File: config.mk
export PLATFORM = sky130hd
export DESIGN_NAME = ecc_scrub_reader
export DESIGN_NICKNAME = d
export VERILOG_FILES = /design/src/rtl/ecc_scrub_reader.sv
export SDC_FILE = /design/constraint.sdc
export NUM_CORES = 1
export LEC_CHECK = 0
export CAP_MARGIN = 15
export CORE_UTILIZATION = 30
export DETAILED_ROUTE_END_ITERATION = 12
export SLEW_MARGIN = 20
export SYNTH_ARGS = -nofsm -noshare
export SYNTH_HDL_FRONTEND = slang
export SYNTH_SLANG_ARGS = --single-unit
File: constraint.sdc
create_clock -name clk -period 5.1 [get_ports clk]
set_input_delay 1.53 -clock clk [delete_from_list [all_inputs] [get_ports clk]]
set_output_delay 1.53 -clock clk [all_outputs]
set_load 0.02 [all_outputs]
***
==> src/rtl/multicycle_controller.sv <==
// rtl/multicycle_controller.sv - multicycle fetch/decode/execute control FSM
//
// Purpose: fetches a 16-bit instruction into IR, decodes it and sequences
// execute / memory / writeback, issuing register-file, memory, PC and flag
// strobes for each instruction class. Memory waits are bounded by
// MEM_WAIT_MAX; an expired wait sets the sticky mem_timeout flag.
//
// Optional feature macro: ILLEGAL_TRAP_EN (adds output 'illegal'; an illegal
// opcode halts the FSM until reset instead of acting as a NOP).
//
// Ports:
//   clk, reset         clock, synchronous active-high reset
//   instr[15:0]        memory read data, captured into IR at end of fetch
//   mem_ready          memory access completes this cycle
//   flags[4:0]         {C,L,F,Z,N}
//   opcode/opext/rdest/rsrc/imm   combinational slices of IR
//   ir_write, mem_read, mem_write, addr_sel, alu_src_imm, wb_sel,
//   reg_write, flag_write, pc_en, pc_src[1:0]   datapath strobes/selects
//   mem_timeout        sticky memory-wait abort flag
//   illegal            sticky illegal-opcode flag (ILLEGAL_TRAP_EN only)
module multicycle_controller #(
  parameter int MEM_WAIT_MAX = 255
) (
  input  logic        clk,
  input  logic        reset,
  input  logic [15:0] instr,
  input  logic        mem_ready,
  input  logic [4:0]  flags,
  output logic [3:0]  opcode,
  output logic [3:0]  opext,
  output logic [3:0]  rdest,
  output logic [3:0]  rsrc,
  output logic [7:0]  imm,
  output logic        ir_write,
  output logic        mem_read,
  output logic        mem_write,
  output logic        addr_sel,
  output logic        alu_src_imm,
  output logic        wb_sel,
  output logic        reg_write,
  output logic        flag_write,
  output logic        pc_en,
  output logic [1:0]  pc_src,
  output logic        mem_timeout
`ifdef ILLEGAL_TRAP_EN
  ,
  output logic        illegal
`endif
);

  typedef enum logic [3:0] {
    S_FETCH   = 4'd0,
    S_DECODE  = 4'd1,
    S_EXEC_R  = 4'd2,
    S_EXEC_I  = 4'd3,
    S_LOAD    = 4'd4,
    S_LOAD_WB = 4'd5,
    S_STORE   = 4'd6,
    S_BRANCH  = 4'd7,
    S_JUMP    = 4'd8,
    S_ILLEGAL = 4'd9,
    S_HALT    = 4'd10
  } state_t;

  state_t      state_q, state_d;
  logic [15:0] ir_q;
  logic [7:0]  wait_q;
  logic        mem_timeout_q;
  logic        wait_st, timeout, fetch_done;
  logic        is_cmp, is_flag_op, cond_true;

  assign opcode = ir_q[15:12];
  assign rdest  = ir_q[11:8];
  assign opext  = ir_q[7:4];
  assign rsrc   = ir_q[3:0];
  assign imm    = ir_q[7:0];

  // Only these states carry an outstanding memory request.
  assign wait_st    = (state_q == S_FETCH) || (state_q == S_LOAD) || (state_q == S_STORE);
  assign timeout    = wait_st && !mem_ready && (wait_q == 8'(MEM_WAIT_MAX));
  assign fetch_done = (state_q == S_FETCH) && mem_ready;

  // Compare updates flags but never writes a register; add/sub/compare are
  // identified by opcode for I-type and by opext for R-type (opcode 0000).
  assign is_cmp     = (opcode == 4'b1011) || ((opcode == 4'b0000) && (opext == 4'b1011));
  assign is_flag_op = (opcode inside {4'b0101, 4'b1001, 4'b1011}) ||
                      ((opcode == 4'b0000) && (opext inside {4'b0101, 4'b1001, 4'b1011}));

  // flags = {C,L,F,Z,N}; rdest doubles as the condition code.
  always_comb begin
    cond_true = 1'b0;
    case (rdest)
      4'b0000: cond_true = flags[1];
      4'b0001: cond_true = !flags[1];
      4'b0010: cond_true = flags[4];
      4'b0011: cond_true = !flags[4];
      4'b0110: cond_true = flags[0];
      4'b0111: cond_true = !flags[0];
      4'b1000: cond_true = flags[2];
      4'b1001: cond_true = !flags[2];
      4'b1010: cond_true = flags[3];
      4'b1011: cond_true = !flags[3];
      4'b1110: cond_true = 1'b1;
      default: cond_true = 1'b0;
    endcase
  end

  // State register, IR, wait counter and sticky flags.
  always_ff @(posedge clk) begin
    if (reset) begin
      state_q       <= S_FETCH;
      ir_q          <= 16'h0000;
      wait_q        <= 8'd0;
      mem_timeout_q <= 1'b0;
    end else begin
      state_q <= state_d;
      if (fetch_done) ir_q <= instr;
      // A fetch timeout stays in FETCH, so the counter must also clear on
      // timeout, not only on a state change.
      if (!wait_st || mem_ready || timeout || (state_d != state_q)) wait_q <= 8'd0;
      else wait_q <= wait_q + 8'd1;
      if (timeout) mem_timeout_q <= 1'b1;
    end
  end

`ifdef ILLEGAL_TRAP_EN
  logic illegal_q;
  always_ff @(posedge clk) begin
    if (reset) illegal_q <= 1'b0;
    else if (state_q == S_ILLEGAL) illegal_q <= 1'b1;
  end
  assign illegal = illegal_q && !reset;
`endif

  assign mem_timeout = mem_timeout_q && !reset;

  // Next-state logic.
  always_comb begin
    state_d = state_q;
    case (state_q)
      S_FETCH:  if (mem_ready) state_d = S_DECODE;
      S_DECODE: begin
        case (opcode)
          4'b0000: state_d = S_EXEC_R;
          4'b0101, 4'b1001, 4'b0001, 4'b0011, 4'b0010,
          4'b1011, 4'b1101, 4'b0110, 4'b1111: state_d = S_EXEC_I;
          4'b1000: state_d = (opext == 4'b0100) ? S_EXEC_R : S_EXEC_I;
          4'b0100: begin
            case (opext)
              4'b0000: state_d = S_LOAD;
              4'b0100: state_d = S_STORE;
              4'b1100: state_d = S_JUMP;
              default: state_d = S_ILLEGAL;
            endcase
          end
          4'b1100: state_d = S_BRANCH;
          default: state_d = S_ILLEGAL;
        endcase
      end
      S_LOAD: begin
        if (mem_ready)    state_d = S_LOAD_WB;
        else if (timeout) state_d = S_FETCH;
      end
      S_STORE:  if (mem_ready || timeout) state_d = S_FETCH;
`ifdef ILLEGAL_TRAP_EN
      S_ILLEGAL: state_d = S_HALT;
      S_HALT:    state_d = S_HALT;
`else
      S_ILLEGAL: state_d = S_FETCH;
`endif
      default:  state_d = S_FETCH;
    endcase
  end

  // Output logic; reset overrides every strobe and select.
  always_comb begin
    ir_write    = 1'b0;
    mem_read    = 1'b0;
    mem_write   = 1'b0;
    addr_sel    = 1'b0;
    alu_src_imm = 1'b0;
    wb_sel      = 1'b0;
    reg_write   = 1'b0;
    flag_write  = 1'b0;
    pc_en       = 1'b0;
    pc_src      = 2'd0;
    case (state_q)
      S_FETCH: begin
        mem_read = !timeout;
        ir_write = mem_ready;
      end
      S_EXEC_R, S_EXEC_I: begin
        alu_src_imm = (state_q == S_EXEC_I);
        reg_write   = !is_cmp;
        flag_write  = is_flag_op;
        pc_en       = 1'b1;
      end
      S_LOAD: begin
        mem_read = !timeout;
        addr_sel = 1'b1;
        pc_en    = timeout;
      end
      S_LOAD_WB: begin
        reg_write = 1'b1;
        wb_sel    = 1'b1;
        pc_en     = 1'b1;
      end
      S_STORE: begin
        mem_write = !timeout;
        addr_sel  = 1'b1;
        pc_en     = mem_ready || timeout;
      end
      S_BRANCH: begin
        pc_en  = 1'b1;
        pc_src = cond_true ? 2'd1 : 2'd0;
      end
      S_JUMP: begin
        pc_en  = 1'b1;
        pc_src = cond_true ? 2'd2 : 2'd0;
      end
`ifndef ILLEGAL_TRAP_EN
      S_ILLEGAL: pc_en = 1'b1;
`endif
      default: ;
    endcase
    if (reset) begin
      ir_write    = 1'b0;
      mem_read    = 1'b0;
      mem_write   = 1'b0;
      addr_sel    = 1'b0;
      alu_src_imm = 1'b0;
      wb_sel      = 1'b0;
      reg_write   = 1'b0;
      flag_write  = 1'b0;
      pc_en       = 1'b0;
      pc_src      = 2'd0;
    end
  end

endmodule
***
**Exercise requirements**:
Which lines of the listing above hold the word "constraint"? Copy each of them.

**Answer to this exercise**:
export SDC_FILE = /design/constraint.sdc
File: constraint.sdc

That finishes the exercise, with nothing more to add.